PROBLEM TO WORK ON: Write out again, exactly, the lines of the listing below from the first one through the one that contains "localparam logic [W-1:0] LONG_M1", and no other lines.
☆ ☆ ☆ ☆
===== config.mk =====
export PLATFORM = sky130hd
export DESIGN_NAME = tone_burst_ctrl
export DESIGN_NICKNAME = d
export VERILOG_FILES = /design/src/rtl/tbc_pkg.sv /design/src/rtl/tbc_interval_timer.sv /design/src/rtl/tbc_len_select.sv /design/src/rtl/tbc_seq_fsm.sv /design/src/rtl/tbc_flag_unit.sv /design/src/rtl/tone_burst_ctrl.sv
export SDC_FILE = /design/constraint.sdc
export NUM_CORES = 1
export LEC_CHECK = 0
export BUFFER_PORTS_ARGS = -buffer_cell sky130_fd_sc_hd__buf_2
export CORE_MARGIN = 8
export CORE_UTILIZATION = 55
export DETAILED_ROUTE_END_ITERATION = 10
export GPL_TIMING_DRIVEN = 0
export HOLD_SLACK_MARGIN = 0.05
export PLACE_DENSITY = 0.81
export RECOVER_POWER = 50
export SYNTH_ARGS = -nofsm -noshare
export SYNTH_HDL_FRONTEND = slang
export SYNTH_SLANG_ARGS = --single-unit
export TNS_END_PERCENT = 5

===== constraint.sdc =====
create_clock -name clk -period 2.77 [get_ports clk]
set_clock_uncertainty 0.1 [all_clocks]
set_input_delay 0.277 -clock clk [delete_from_list [all_inputs] [get_ports clk]]
set_output_delay 0.277 -clock clk [all_outputs]
set_load 0.01 [all_outputs]

===== src/rtl/tbc_pkg.sv =====
package tbc_pkg;
    typedef enum logic [1:0] {
        ST_IDLE  = 2'd0,
        ST_BURST = 2'd1,
        ST_PAUSE = 2'd2
    } tbc_state_e;
endpackage


===== src/rtl/tbc_interval_timer.sv =====
module tbc_interval_timer #(
    parameter int W = 20
) (
    input  logic         clk,
    input  logic         rst,
    input  logic         load,
    input  logic [W-1:0] load_val,
    output logic         expired
);
    logic [W-1:0] count_q;

    always_ff @(posedge clk) begin
        if (rst) begin
            count_q <= '0;
        end else if (load) begin
            count_q <= load_val;
        end else if (count_q != '0) begin
            count_q <= count_q - 1'b1;
        end
    end

    assign expired = (count_q == '0);
endmodule


===== src/rtl/tbc_len_select.sv =====
module tbc_len_select #(
    parameter int BASE_CYCLES = 182557,
    parameter int CP_FACTOR   = 2,
    parameter int W           = 20
) (
    input  logic         long_sel,
    output logic [W-1:0] len_m1
);
    localparam logic [W-1:0] SHORT_M1 = W'(BASE_CYCLES - 1);
    localparam logic [W-1:0] LONG_M1  = W'(BASE_CYCLES * CP_FACTOR - 1);

    generate
        if (CP_FACTOR == 1) begin : g_flat
            assign len_m1 = SHORT_M1;
        end else begin : g_scaled
            assign len_m1 = long_sel ? LONG_M1 : SHORT_M1;
        end
    endgenerate
endmodule


===== src/rtl/tbc_seq_fsm.sv =====
module tbc_seq_fsm
    import tbc_pkg::*;
#(
    parameter int W = 20
) (
    input  logic       clk,
    input  logic       rst,
    input  logic       tx_en,
    input  logic       burst_en,
    input  logic       cp_mode,
    input  logic       digit_wr,
    input  logic       expired,
    output tbc_state_e state,
    output logic       long_sel,
    output logic       tmr_load,
    output logic       accept,
    output logic       seq_done,
    output logic       tone_on
);
    tbc_state_e state_q, state_d;
    logic       cp_q;

    // State register, plus the mode latched at accept.
    always_ff @(posedge clk) begin
        if (rst) begin
            state_q <= ST_IDLE;
            cp_q    <= 1'b0;
        end else begin
            state_q <= state_d;
            if (accept) begin
                cp_q <= cp_mode;
            end
        end
    end

    // Next-state logic.
    always_comb begin
        state_d = state_q;
        unique case (state_q)
            ST_IDLE:  if (burst_en && tx_en && digit_wr) state_d = ST_BURST;
            ST_BURST: if (expired)                       state_d = ST_PAUSE;
            ST_PAUSE: if (expired)                       state_d = ST_IDLE;
            default:                                     state_d = ST_IDLE;
        endcase
    end

    // Outputs.
    always_comb begin
        accept   = 1'b0;
        seq_done = 1'b0;
        tmr_load = 1'b0;
        long_sel = cp_q;
        tone_on  = 1'b0;
        unique case (state_q)
            ST_IDLE: begin
                accept   = burst_en && tx_en && digit_wr;
                tmr_load = accept;
                long_sel = cp_mode;
                tone_on  = !burst_en && tx_en;
            end
            ST_BURST: begin
                tone_on  = 1'b1;
                tmr_load = expired;
            end
            ST_PAUSE: begin
                seq_done = expired;
            end
            default: begin
                tone_on = 1'b0;
            end
        endcase
    end

    assign state = state_q;
endmodule


===== src/rtl/tbc_flag_unit.sv =====
module tbc_flag_unit (
    input  logic clk,
    input  logic rst,
    input  logic accept,
    input  logic seq_done,
    input  logic irq_en,
    input  logic status_rd,
    output logic tx_ready,
    output logic irq
);
    always_ff @(posedge clk) begin
        if (rst) begin
            tx_ready <= 1'b1;
        end else if (seq_done) begin
            tx_ready <= 1'b1;
        end else if (accept) begin
            tx_ready <= 1'b0;
        end
    end

    // A pause ending at the same edge as a read takes priority.
    always_ff @(posedge clk) begin
        if (rst) begin
            irq <= 1'b0;
        end else if (seq_done && irq_en) begin
            irq <= 1'b1;
        end else if (status_rd) begin
            irq <= 1'b0;
        end
    end
endmodule


===== src/rtl/tone_burst_ctrl.sv =====
module tone_burst_ctrl
    import tbc_pkg::*;
#(
    parameter int BASE_CYCLES = 182557,
    parameter int CP_FACTOR   = 2
) (
    input  logic clk,
    input  logic rst,
    input  logic tx_en,
    input  logic burst_en,
    input  logic cp_mode,
    input  logic irq_en,
    input  logic digit_wr,
    input  logic status_rd,
    output logic tone_on,
    output logic tx_ready,
    output logic irq
);
    localparam int LONGEST = BASE_CYCLES * CP_FACTOR;
    localparam int W       = $clog2(LONGEST + 1);

    tbc_state_e   state_q;
    logic         long_sel;
    logic         tmr_load;
    logic         expired;
    logic         accept;
    logic         seq_done;
    logic [W-1:0] len_m1;

    tbc_len_select #(
        .BASE_CYCLES(BASE_CYCLES),
        .CP_FACTOR  (CP_FACTOR),
        .W          (W)
    ) u_len (
        .long_sel(long_sel),
        .len_m1  (len_m1)
    );

    tbc_interval_timer #(.W(W)) u_tmr (
        .clk     (clk),
        .rst     (rst),
        .load    (tmr_load),
        .load_val(len_m1),
        .expired (expired)
    );

    tbc_seq_fsm #(.W(W)) u_fsm (
        .clk     (clk),
        .rst     (rst),
        .tx_en   (tx_en),
        .burst_en(burst_en),
        .cp_mode (cp_mode),
        .digit_wr(digit_wr),
        .expired (expired),
        .state   (state_q),
        .long_sel(long_sel),
        .tmr_load(tmr_load),
        .accept  (accept),
        .seq_done(seq_done),
        .tone_on (tone_on)
    );

    tbc_flag_unit u_flags (
        .clk      (clk),
        .rst      (rst),
        .accept   (accept),
        .seq_done (seq_done),
        .irq_en   (irq_en),
        .status_rd(status_rd),
        .tx_ready (tx_ready),
        .irq      (irq)
    );
endmodule


==> results.json, run 1 <==
{
  "rows": 17,
  "dieArea_sq_um": 4180,
  "fin_nets": 179,
  "p_leak_nw": 0.548,
  "cts.clk_slew.worst_paths_ns": 0.14,
  "critPathLaunchType": "flip-flop",
  "critPathKind": "reg -> reg",
  "rsz0062_at_grt": "false",
  "die_y_um": 64.7,
  "core_sq_um": 2230,
  "intPower_uw": 976,
  "final_cell_mix": "dfxtp_1 (24), a21oi_1 (18), nor2_1 (13), nand2_1 (10)",
  "synthArstFlopShare_pct": 0,
  "seqPwrFrac_pct": 34.7,
  "switchingPower_uw": 789,
  "relSlewSlack_pct": 56.3,
  "crit_family": "simple AND/OR/NAND/NOR gates",
  "avgSynthCellArea_sq_um": 8.47,
  "slew_violations": 0,
  "switching_share_pct": 44.7,
  "port_buffers": 10,
  "ys.flop_type": "dfxtp_1",
  "antenna_cells": 0,
  "clock_power_share_pct": 10.7,
  "worstReg2RegStart": "u_tmr.count_q[9]",
  "synth_top_area_cell": "dfxtp_1",
  "r2r_end": "u_tmr.count_q[0]",
  "period_needed_ns": 2.64,
  "drive_gt1_share_pct": 11.9,
  "ir_worst_vdd_mv": 0.702,
  "grt_max_degree": 14,
  "period_share_pct": 95.3,
  "status": "finished, final reports clean",
  "final_common_cell": "dfxtp_1",
  "setup_tns_ns": 0,
  "cp_cell_sequence": "or4_4 -> or4_1 -> buf_6 -> nor2_1 -> o21ai_0 -> a32o_1",
  "gp_congestion": 0.859,
  "drtAntennaViolNets": 0,
  "cts_sinks": 24,
  "cts-htree-levels": 1,
  "cts_hold_buf": 0,
  "hold_viol": 0,
  "clock_latency_ns": 0.32,
  "first_pass_iters": 4,
  "fp.dieW_um": 64.7,
  "worstSetupEndpoint": "u_tmr.count_q[0]",
  "cp.arrival_ns": 2.76,
  "drcViolationCount": 0,
  "cts-root-buf": "clkbuf_4",
  "cpPeakStageDelay_ns": 0.57,
  "cts_made_buffers": 3,
  "crit_path_end_kind": "flip-flop",
  "setup_violations": 0,
  "synthCells": 154,
  "dp_hpwl_mm": 2.28,
  "num_vias": 1191,
  "ff2ff_path_depth": 6,
  "rrSetupSlack_ns": 0.13,
  "fmax_mhz": 379,
  "yosysTopAreaCellShare_pct": 36.9,
  "grt_pass1_wl_mm": 5.22,
  "crit_buf_inv": 1,
  "track_usage_pct": 15.1,
  "avgRoutedWirePerCell_um": 15.5,
  "viasPerCell": 6.08,
  "required_ns": 2.89,
  "worstPathMaxFanout": 9,
  "synth_edf_count": 0,
  "mappedNetlistNets": 164,
  "multiInputGateArea_sq_um": 746,
  "regArea_sq_um": 480,
  "setup.worst_path.start": "u_tmr.count_q[9]",
  "clock_path_buffers": 2,
  "crit_path_top_delay_cell": "or4_4",
  "ys_warn_count": 0,
  "crit_cells": 6,
  "power_density_nw_per_um2": 1250,
  "grt_pass1_vias": 1155,
  "p_comb_share_pct": 54.6,
  "cts_tree": "done",
  "ctsResizeCount": 0,
  "cap_violations": 0,
  "setup_slack_ns": 0.130,
  "max_slew.worst_pin.slew_ns": 0.650,
  "area_growth_pct": 7.97,
  "yosys-top-cells-area": "dfxtp_1 (37%), a21oi_1 (6.9%), xor2_1 (5.4%)",
  "boundaryPins": 11,
  "netlist_area_sq_um": 1300,
  "drt-initial-drc-count": 102,
  "initial_utilization_pct": 58.4,
  "finalWirelength_mm": 3.04,
  "antenna_found_initial": 0,
  "nFillCells": 206,
  "yosysUniqueCellTypes": 41,
  "ys_seq_area_share_pct": 36.9,
  "ys_seq_elements": 24,
  "cts_setup_buffers": 0,
  "hp-class": "in -> reg",
  "place_ws_ns": 0.168,
  "grt_overflow": 0
}
state kept, by name (all words and copies together), names as in the netlist:
name / count
u_tmr.count_q: 19
u_fsm.state: 2
u_flags.irq: 1
u_flags.tx_ready: 1
u_fsm.cp_q: 1
power by group through the flow:
stage / combinational (mW) / clock (mW) / sequential [mW]
after floorplan: 0.801 / 0 / 0.582
after global placement: 0.927 / 0 / 0.607
after detailed placement: 0.971 / 0 / 0.618
after CTS: 0.982 / 0.191 / 0.611
after global routing: 1.06 / 0.208 / 0.633
final: 0.964 / 0.188 / 0.613
final cells by class:
class / instances / area share [%]
inverters: 8 / 2.13
well taps: 28 / 2.49
plain buffers: 5 / 2.40
multi-input cells: 117 / 53.0
flip-flops and latches: 24 / 34.1
repair buffers: 10 / 3.29
clock buffers: 4 / 2.58
synthesized netlist by cell type (2+ instances only):
cell,n
or3_1,4
nand2b_1,4
nand4_1,2
a31oi_1,2
nor3_1,5
or4_4,2
nand3_1,5
dfxtp_1,24
nor4_1,5
a21oi_1,18
o21ai_0,6
nor2_1,13
ha_1,2
mux2i_1,3
nand3b_1,2
xnor2_1,3
nand2_1,10
clkbuf_1,2
xor2_1,8
inv_1,8
or4_1,2
o31ai_1,2
buf_6,2
o211ai_1,3
stage by stage:
| stage | instance area (sq um) | util [%] | std cells | total power [mW] | hold WS (ns) |
|---|---|---|---|---|---|
| floorplan | 1300 | - | 154 | 1.38 | 0.321 |
| global placement | 1390 | 62.2 | 192 | 1.53 | 0.352 |
| detailed placement | 1390 | 62.2 | 192 | 1.59 | 0.369 |
| CTS | 1430 | 63.8 | 196 | 1.78 | 0.108 |
| global route | 1410 | 63.0 | 196 | 1.90 | 0.100 |
| finish | 1410 | 63.0 | 196 | 1.76 | 0.112 |
kinds of logic (layout without fill, tap and decap cells):
family          count (synthesis)  count (layout)  share of synthesized area (%)
xor+xnor                       11              11                           7.39
buf+inv                        13              27                           4.99
flops                          24              24                           36.9
fa+ha+maj                       2               2                           1.92
compound gates                 41              41                           21.1
mux                             3               3                           2.30
simple gates                   60              60                           25.4
per-layer routing:
metal	wire length [um]	GRT usage [%]	vias to the layer above
met4	36	5.45	0
met2	1500	26.8	29
li1	-	-	589
met5	0	0	-
met3	93	2.58	5
met1	1410	17.6	568
how the worst min path moves through the flow:
| stage | from | end | cells after the start |
|---|---|---|---|
| 2_1_floorplan | cp_mode | u_fsm.cp_q | 2 |
| 3_3_place_gp | u_flags.tx_ready | u_flags.tx_ready | 2 |
| 3_5_place_dp | u_flags.irq | u_flags.irq | 2 |
| 4_1_cts | irq_en | u_flags.irq | 3 |
| 5_1_grt | status_rd | u_flags.irq | 3 |
| 6_report | irq_en | u_flags.irq | 3 |
worst reg2reg max path, delay by kind of cell (launching register included):
family | cells | cell delay [ns]
AOI/OAI and AO/OA | 2 | 0.61
and+or+nand+nor | 3 | 1.29
buffers and inverters | 1 | 0.16
DFF | 1 | 0.38
Note: power is estimated with default switching activity, not from simulation.
==> run 2, diff against run 1 <==
--- a/config.mk
+++ b/config.mk
@@ -7,12 +7,13 @@
 export LEC_CHECK = 0
 export BUFFER_PORTS_ARGS = -buffer_cell sky130_fd_sc_hd__buf_2
 export CORE_MARGIN = 8
-export CORE_UTILIZATION = 55
+export CORE_UTILIZATION = 30
 export DETAILED_ROUTE_END_ITERATION = 10
 export GPL_TIMING_DRIVEN = 0
 export HOLD_SLACK_MARGIN = 0.05
-export PLACE_DENSITY = 0.81
+export PLACE_DENSITY = 0.53
 export RECOVER_POWER = 50
+export SLEW_MARGIN = 20
 export SYNTH_ARGS = -nofsm -noshare
 export SYNTH_HDL_FRONTEND = slang
 export SYNTH_SLANG_ARGS = --single-unit
==> results.json, run 2 (synthesis gave the netlist of run 1 again) <==
{
  "status": "finished, final reports clean",
  "fp.dieW_um": 81.9,
  "holdPathStages": 3,
  "dp.cells": 216,
  "viasPerCell": 5.44,
  "relSlewSlack_pct": 57.5,
  "fin_area_sq_um": 1460,
  "worstPathMaxFanout": 9,
  "critPathLaunchType": "flip-flop",
  "clock_latency_ns": 0.27,
  "post_dp_cell_area_sq_um": 1420,
  "intPower_mw": 1.03,
  "clock_path_buffers": 2,
  "cpPeakStageDelay_ns": 0.59,
  "track_usage_pct": 10.1,
  "p_comb_share_pct": 54.8,
  "fin_nets": 181,
  "period_needed_ns": 2.66,
  "core_sq_um": 4260,
  "top_register": "u_tmr.count_q",
  "cts_hold_buf": 0,
  "final_cell_mix": "dfxtp_1 (24), a21oi_1 (18), nor2_1 (13), nand2_1 (10)",
  "finalWirelength_mm": 3.20,
  "die_y_um": 81.9,
  "ctsResizeCount": 0,
  "max_slew.worst_pin.slew_ns": 0.633,
  "setup_violations": 0,
  "cap_violations": 0,
  "cts_setup_buffers": 0,
  "dieArea_sq_um": 6710,
  "grt_max_degree": 13,
  "ir_worst_vdd_mv": 0.359,
  "crit_path_top_delay_cell": "or4_4",
  "cts.clk_slew.worst_paths_ns": 0.09,
  "boundaryPins": 11,
  "first_pass_iters": 4,
  "switchingPower_uw": 815,
  "crit_buf_inv": 1,
  "cp.arrival_ns": 2.72,
  "drcViolationCount": 0,
  "critPathMostFrequentCell": "or4_4",
  "area_growth_pct": 11.6,
  "antenna_cells": 0,
  "dp_hpwl_mm": 2.35,
  "grt_overflow": 0,
  "cts_sinks": 24,
  "critPathKind": "reg -> reg",
  "grt_pass1_wl_mm": 5.32,
  "initial_utilization_pct": 30.6,
  "crit_path_end_kind": "flip-flop",
  "drt-initial-drc-count": 100,
  "place_ws_ns": 0.150,
  "hp-class": "in -> reg",
  "setup_tns_ns": 0,
  "switching_share_pct": 44.2,
  "drive_gt1_share_pct": 13.0,
  "setup_slack_ns": 0.113,
  "cts-htree-levels": 1,
  "required_ns": 2.84,
  "p_leak_nw": 0.556,
  "num_vias": 1202,
  "clock_power_share_pct": 11.5,
  "ff2ff_path_depth": 6,
  "cts_made_buffers": 3,
  "total_power_mw": 1.84,
  "crit_cells": 6,
  "final_common_cell": "dfxtp_1",
  "hold_viol": 0,
  "fmax_mhz": 376,
  "cp_cell_sequence": "or4_4 -> or4_4 -> buf_6 -> nor2_1 -> o21ai_0 -> a32o_1",
  "largest_register_ffs": 19,
  "power_density_nw_per_um2": 1270,
  "cts-root-buf": "clkbuf_8",
  "post-route-util_pct": 34.1,
  "final_cells": 221,
  "avgRoutedWirePerCell_um": 14.5,
  "holdWs_ns": 0.156,
  "gp_congestion": 0.826,
  "antenna_found_initial": 0,
  "port_buffers": 10,
  "crit_family": "simple AND/OR/NAND/NOR gates",
  "grt_pass1_vias": 1137,
  "rsz0062_at_grt": "false",
  "seqPwrFrac_pct": 33.7,
  "slew_violations": 0,
  "cts_tree": "done",
  "period_share_pct": 95.9,
  "drtAntennaViolNets": 0,
  "rows": 24
}
## run 2: cell types whose count changed in the layout (fill, tap and decap cells not counted)
cell,change
clkbuf_8,+2
or4_4,+1
clkbuf_4,-3
buf_6,-1
clkbuf_2,+1
buf_4,+2
or4_1,-1
## run 2: cell type report
type	count	area, sq um
Sequential cell	24	480
Buffer	5	27.5
Timing Repair Buffer	12	61.3
Fill cell	467	2810
Inverter	8	30.0
Multi-Input combinational cell	117	749
Tap cell	52	65.1
Clock buffer	3	41.3
## run 2: path summary, 6_finish.rpt
path	from	to	slack, ns
worst min register to register	u_flags.irq	u_flags.irq	0.37
worst max register to register	u_tmr.count_q[9]	u_tmr.count_q[0]	0.11
worst max-delay path	u_tmr.count_q[9]	u_tmr.count_q[0]	0.11
worst min-delay path	status_rd	u_flags.irq	0.16
## run 2: power groups by stage
stage          logic [mW]  clock network [mW]  registers [mW]
3_3_place_gp        0.952                   0           0.614
4_1_cts             0.986               0.217           0.615
6_report             1.01               0.212           0.622
3_5_place_dp        0.978                   0           0.622
5_1_grt              1.12               0.237           0.636
2_1_floorplan       0.801                   0           0.582
## run 2: worst register-to-register path, delay by kind of cell, from the launching register on
kind | cells | cell delay, ns
DFF | 1 | 0.36
and+or+nand+nor | 3 | 1.32
buffers and inverters | 1 | 0.16
AOI/OAI and AO/OA | 2 | 0.63
## run 2: per-layer routing
metal	part of all wire, %	global-route usage (%)	wire length (um)
met1	49	12.4	1570
met2	45	16.0	1440
met3	4.8	3.39	155
met4	0.91	3.33	29
met5	0	0	0
==> run 3, diff against run 2 <==
--- a/config.mk
+++ b/config.mk
@@ -8,11 +8,11 @@
 export BUFFER_PORTS_ARGS = -buffer_cell sky130_fd_sc_hd__buf_2
 export CORE_MARGIN = 8
 export CORE_UTILIZATION = 30
+export CTS_CLUSTER_SIZE = 10
 export DETAILED_ROUTE_END_ITERATION = 10
 export GPL_TIMING_DRIVEN = 0
 export HOLD_SLACK_MARGIN = 0.05
 export PLACE_DENSITY = 0.53
-export RECOVER_POWER = 50
 export SLEW_MARGIN = 20
 export SYNTH_ARGS = -nofsm -noshare
 export SYNTH_HDL_FRONTEND = slang
==> results.json, run 3 (synthesis gave the netlist of run 1 again) <==
{
  "cts_sinks": 24,
  "port_buffers": 10,
  "cts_made_buffers": 3,
  "regArea_sq_um": 480,
  "num_vias": 1207,
  "period_share_pct": 95.2,
  "area_growth_pct": 13.1,
  "grt_overflow": 0,
  "viasPerCell": 5.46,
  "setup_tns_ns": 0,
  "cts-htree-levels": 1,
  "critPathMostFrequentCell": "or4_4",
  "fp.dieW_um": 81.9,
  "clock_latency_ns": 0.27,
  "grt_max_degree": 13,
  "crit_path_top_delay_cell": "or4_4",
  "drt-initial-drc-count": 88,
  "grt_pass1_vias": 1137,
  "cp.arrival_ns": 2.70,
  "slew_violations": 0,
  "power_density_nw_per_um2": 1250,
  "crit_path_end_kind": "flip-flop",
  "setup_slack_ns": 0.133,
  "drcViolationCount": 0,
  "drive_gt1_share_pct": 16.0,
  "holdWs_ns": 0.157,
  "final_cell_mix": "dfxtp_1 (24), a21oi_1 (18), nor2_1 (13), nand2_1 (10), buf_2 (10)",
  "multiInputGateArea_sq_um": 758,
  "boundaryPins": 11,
  "track_usage_pct": 10.1,
  "period_needed_ns": 2.64,
  "rrSetupSlack_ns": 0.13,
  "top_register": "u_tmr.count_q",
  "avgRoutedWirePerCell_um": 14.4,
  "p_leak_nw": 0.587,
  "critPathKind": "reg -> reg",
  "antenna_cells": 0,
  "hold_viol": 0,
  "worstPathMaxFanout": 9,
  "die_y_um": 81.9,
  "required_ns": 2.84,
  "status": "finished, final reports clean",
  "hp-class": "in -> reg",
  "ctsResizeCount": 0,
  "cts_setup_buffers": 0,
  "cap_violations": 0,
  "post-route-util_pct": 34.6,
  "core_sq_um": 4260,
  "post_dp_cell_area_sq_um": 1420,
  "nFillCells": 461,
  "dp_hpwl_mm": 2.35,
  "setup_violations": 0,
  "crit_family": "simple AND/OR/NAND/NOR gates",
  "cp_cell_sequence": "or4_4 -> or4_4 -> buf_6 -> nor2_1 -> o21ai_0 -> a32o_1",
  "final_common_cell": "dfxtp_1",
  "cts.clk_slew.worst_paths_ns": 0.09,
  "ir_worst_vdd_mv": 0.362,
  "gp_congestion": 0.826,
  "fin_nets": 181,
  "cts_tree": "done",
  "crit_buf_inv": 1,
  "finalWirelength_mm": 3.17,
  "critPathLaunchType": "flip-flop",
  "fmax_mhz": 379,
  "rows": 24,
  "drtAntennaViolNets": 0,
  "dieArea_sq_um": 6710,
  "fin_area_sq_um": 1480,
  "rsz0062_at_grt": "false",
  "largest_register_ffs": 19,
  "cts-root-buf": "clkbuf_8",
  "grt_pass1_wl_mm": 5.32,
  "cpPeakStageDelay_ns": 0.59,
  "place_ws_ns": 0.150,
  "relSlewSlack_pct": 57.4,
  "max_slew.worst_pin.slew_ns": 0.634,
  "antenna_found_initial": 0,
  "initial_utilization_pct": 30.6,
  "first_pass_iters": 4,
  "clock_path_buffers": 2,
  "cts_hold_buf": 0
}
-- run 3: changes by cell type in the layout (fill, tap and decap cells not counted), sizes merged --
cell / change
clkbuf: -4
buf: +4
-- run 3: worst register-to-register path: stages (launching register included) --
cell and delay (ns):
dfxtp_1 0.36, or4_4 0.59, or4_4 0.43, buf_6 0.16, nor2_1 0.29, o21ai_0 0.32
a32o_1 0.29
-- run 3: final timing paths --
path	from	endpoint	cells past startpoint
hold / removal	status_rd	u_flags.irq	3
setup / recovery	u_tmr.count_q[9]	u_tmr.count_q[0]	6
setup reg to reg	u_tmr.count_q[9]	u_tmr.count_q[0]	6
hold reg to reg	u_flags.irq	u_flags.irq	2
-- run 3: through the flow --
stage / total power, mW / cells
floorplan: 1.38 / 154
global placement: 1.57 / 216
detailed placement: 1.60 / 216
CTS: 1.82 / 219
global route: 2.00 / 221
finish: 1.85 / 221
-- run 3: power breakdown --
group	switching (mW)	internal, mW	total (mW)
clock	0.113	0.0974	0.211
sequential	0.144	0.476	0.620
combinational	0.557	0.460	1.02
total	0.814	1.03	1.85
-- run 3: final cells by class --
cell class,instances,area share (%)
Buffer,5,2.37
Timing Repair Buffer,12,4.41
Tap cell,52,4.41
Inverter,8,2.04
Clock buffer,3,2.80
Multi-Input combinational cell,117,51.4
Sequential cell,24,32.6
-- run 3: layer usage --
metal,share of wire (%),GRT usage [%],vias up
met1,49,12.4,582
met5,0,0,-
met3,4.4,3.39,4
met4,1.2,3.33,0
li1,-,-,591
met2,45,16.0,30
☆ ☆ ☆ ☆
EXERCISE RESULT:
===== config.mk =====
export PLATFORM = sky130hd
export DESIGN_NAME = tone_burst_ctrl
export DESIGN_NICKNAME = d
export VERILOG_FILES = /design/src/rtl/tbc_pkg.sv /design/src/rtl/tbc_interval_timer.sv /design/src/rtl/tbc_len_select.sv /design/src/rtl/tbc_seq_fsm.sv /design/src/rtl/tbc_flag_unit.sv /design/src/rtl/tone_burst_ctrl.sv
export SDC_FILE = /design/constraint.sdc
export NUM_CORES = 1
export LEC_CHECK = 0
export BUFFER_PORTS_ARGS = -buffer_cell sky130_fd_sc_hd__buf_2
export CORE_MARGIN = 8
export CORE_UTILIZATION = 55
export DETAILED_ROUTE_END_ITERATION = 10
export GPL_TIMING_DRIVEN = 0
export HOLD_SLACK_MARGIN = 0.05
export PLACE_DENSITY = 0.81
export RECOVER_POWER = 50
export SYNTH_ARGS = -nofsm -noshare
export SYNTH_HDL_FRONTEND = slang
export SYNTH_SLANG_ARGS = --single-unit
export TNS_END_PERCENT = 5

===== constraint.sdc =====
create_clock -name clk -period 2.77 [get_ports clk]
set_clock_uncertainty 0.1 [all_clocks]
set_input_delay 0.277 -clock clk [delete_from_list [all_inputs] [get_ports clk]]
set_output_delay 0.277 -clock clk [all_outputs]
set_load 0.01 [all_outputs]

===== src/rtl/tbc_pkg.sv =====
package tbc_pkg;
    typedef enum logic [1:0] {
        ST_IDLE  = 2'd0,
        ST_BURST = 2'd1,
        ST_PAUSE = 2'd2
    } tbc_state_e;
endpackage


===== src/rtl/tbc_interval_timer.sv =====
module tbc_interval_timer #(
    parameter int W = 20
) (
    input  logic         clk,
    input  logic         rst,
    input  logic         load,
    input  logic [W-1:0] load_val,
    output logic         expired
);
    logic [W-1:0] count_q;

    always_ff @(posedge clk) begin
        if (rst) begin
            count_q <= '0;
        end else if (load) begin
            count_q <= load_val;
        end else if (count_q != '0) begin
            count_q <= count_q - 1'b1;
        end
    end

    assign expired = (count_q == '0);
endmodule


===== src/rtl/tbc_len_select.sv =====
module tbc_len_select #(
    parameter int BASE_CYCLES = 182557,
    parameter int CP_FACTOR   = 2,
    parameter int W           = 20
) (
    input  logic         long_sel,
    output logic [W-1:0] len_m1
);
    localparam logic [W-1:0] SHORT_M1 = W'(BASE_CYCLES - 1);
    localparam logic [W-1:0] LONG_M1  = W'(BASE_CYCLES * CP_FACTOR - 1);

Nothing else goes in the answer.